BEGIN Dataset entries

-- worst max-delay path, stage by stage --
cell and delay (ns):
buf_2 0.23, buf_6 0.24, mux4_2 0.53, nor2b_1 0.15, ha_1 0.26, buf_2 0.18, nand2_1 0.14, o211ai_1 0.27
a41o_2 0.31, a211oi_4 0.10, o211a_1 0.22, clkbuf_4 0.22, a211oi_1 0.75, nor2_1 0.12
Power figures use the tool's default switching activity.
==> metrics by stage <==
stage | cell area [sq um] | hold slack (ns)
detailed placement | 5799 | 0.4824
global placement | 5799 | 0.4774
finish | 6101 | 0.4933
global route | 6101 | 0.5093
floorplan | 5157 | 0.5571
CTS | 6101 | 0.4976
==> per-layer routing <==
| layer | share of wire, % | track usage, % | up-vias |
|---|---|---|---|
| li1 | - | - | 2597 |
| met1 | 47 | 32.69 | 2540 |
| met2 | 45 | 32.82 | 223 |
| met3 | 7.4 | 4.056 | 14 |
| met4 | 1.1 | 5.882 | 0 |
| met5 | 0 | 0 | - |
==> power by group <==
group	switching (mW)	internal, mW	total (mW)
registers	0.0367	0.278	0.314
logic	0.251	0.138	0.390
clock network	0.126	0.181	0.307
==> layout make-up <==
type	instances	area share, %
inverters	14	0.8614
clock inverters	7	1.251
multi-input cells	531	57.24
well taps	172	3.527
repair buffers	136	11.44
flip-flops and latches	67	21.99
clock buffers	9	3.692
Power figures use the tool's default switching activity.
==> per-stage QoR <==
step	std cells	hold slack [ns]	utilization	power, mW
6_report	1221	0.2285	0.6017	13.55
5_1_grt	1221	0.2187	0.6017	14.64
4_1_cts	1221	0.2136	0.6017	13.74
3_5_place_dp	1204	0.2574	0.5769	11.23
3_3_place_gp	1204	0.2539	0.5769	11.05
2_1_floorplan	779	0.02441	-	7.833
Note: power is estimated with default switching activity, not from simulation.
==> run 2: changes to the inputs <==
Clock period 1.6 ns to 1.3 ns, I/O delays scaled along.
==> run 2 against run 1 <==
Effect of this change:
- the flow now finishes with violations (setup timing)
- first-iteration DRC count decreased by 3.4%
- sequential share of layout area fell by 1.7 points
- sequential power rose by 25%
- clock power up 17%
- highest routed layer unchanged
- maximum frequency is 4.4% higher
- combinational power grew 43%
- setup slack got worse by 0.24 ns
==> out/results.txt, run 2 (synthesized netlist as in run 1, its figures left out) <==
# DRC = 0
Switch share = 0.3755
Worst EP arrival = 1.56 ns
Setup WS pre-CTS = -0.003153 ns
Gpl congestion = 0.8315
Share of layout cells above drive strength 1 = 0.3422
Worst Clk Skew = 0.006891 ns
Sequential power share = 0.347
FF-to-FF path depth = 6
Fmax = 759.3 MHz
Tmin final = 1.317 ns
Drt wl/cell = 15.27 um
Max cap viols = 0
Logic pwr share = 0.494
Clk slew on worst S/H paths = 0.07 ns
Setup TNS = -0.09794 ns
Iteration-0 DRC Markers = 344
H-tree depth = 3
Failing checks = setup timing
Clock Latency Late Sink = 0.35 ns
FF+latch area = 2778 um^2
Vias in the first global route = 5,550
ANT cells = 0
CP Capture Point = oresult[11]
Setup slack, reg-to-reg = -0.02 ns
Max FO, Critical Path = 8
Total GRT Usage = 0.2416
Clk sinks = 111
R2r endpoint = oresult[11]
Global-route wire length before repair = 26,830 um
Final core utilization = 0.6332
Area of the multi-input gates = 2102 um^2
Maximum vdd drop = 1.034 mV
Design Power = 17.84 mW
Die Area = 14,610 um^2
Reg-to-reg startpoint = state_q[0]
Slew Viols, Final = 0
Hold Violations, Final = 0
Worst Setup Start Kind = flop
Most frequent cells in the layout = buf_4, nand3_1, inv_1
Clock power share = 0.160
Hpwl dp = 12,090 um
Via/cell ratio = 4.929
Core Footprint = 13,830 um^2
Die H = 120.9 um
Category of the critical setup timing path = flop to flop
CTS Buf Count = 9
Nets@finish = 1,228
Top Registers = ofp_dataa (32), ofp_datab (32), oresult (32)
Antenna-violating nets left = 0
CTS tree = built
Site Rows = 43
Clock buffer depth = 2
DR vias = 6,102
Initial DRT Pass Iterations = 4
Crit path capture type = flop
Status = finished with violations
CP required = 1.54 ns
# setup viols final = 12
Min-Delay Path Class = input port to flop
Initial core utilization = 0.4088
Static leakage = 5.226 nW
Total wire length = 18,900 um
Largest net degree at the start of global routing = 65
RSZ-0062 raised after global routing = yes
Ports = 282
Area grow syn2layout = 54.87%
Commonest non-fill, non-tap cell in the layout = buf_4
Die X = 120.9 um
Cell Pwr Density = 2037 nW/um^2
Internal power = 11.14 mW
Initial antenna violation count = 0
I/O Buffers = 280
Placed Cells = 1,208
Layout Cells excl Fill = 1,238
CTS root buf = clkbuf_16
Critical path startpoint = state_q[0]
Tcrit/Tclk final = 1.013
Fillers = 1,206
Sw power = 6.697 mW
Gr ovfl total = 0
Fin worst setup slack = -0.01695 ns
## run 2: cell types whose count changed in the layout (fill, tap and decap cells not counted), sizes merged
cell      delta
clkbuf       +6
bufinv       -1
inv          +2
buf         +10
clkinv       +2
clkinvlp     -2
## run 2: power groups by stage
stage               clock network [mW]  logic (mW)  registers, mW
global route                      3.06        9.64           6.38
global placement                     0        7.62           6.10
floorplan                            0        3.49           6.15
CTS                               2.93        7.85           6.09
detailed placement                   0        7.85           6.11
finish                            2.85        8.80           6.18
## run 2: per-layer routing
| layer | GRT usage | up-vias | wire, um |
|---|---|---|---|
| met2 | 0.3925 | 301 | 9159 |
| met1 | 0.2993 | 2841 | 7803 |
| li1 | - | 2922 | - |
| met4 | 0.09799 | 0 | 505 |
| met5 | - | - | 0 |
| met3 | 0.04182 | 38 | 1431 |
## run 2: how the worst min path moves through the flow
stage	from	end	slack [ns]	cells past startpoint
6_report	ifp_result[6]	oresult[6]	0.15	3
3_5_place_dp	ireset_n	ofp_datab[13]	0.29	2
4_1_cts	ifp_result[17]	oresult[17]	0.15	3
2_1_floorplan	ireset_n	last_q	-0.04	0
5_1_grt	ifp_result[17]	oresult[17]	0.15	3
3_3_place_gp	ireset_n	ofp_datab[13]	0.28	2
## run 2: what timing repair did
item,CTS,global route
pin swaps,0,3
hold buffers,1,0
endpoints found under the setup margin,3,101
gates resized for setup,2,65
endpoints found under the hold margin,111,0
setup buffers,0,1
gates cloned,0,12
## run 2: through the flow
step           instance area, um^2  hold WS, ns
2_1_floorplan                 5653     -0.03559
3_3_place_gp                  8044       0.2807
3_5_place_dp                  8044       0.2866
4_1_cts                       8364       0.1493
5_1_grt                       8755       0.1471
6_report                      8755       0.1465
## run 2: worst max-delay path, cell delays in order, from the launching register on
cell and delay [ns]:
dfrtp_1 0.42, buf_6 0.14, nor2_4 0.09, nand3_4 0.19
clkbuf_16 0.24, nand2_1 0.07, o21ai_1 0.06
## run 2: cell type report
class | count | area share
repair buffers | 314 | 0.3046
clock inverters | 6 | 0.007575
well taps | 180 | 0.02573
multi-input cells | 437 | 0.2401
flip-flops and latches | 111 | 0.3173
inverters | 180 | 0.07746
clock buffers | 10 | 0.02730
### config.mk
export PLATFORM = sky130hd
export DESIGN_NAME = branch_ctrl
export DESIGN_NICKNAME = d
export VERILOG_FILES = /design/src/rtl/branch_ctrl.sv
export SDC_FILE = /design/constraint.sdc
export NUM_CORES = 1
export LEC_CHECK = 0
export BUFFER_PORTS_ARGS = -buffer_cell sky130_fd_sc_hd__buf_2
export CAP_MARGIN = 20
export CORE_MARGIN = 2
export CORE_UTILIZATION = 57
export CTS_BUF_LIST = sky130_fd_sc_hd__clkbuf_2
export CTS_CLUSTER_DIAMETER = 30
export DETAILED_ROUTE_END_ITERATION = 6
export GPL_ROUTABILITY_DRIVEN = 0
export PLACE_DENSITY = 0.83
export SLEW_MARGIN = 0
export SYNTH_ARGS = -nofsm -noshare
export SYNTH_HDL_FRONTEND = slang
export SYNTH_SLANG_ARGS = --single-unit
export TNS_END_PERCENT = 1
### constraint.sdc
create_clock -name clk -period 3.7 [get_ports clk]
set_input_delay 0.555 -clock clk [delete_from_list [all_inputs] [get_ports clk]]
set_output_delay 0.555 -clock clk [all_outputs]
set_load 0.02 [all_outputs]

END Dataset entries

Reproduce every line above that contains the string "latches".

flip-flops and latches	67	21.99
flip-flops and latches | 111 | 0.3173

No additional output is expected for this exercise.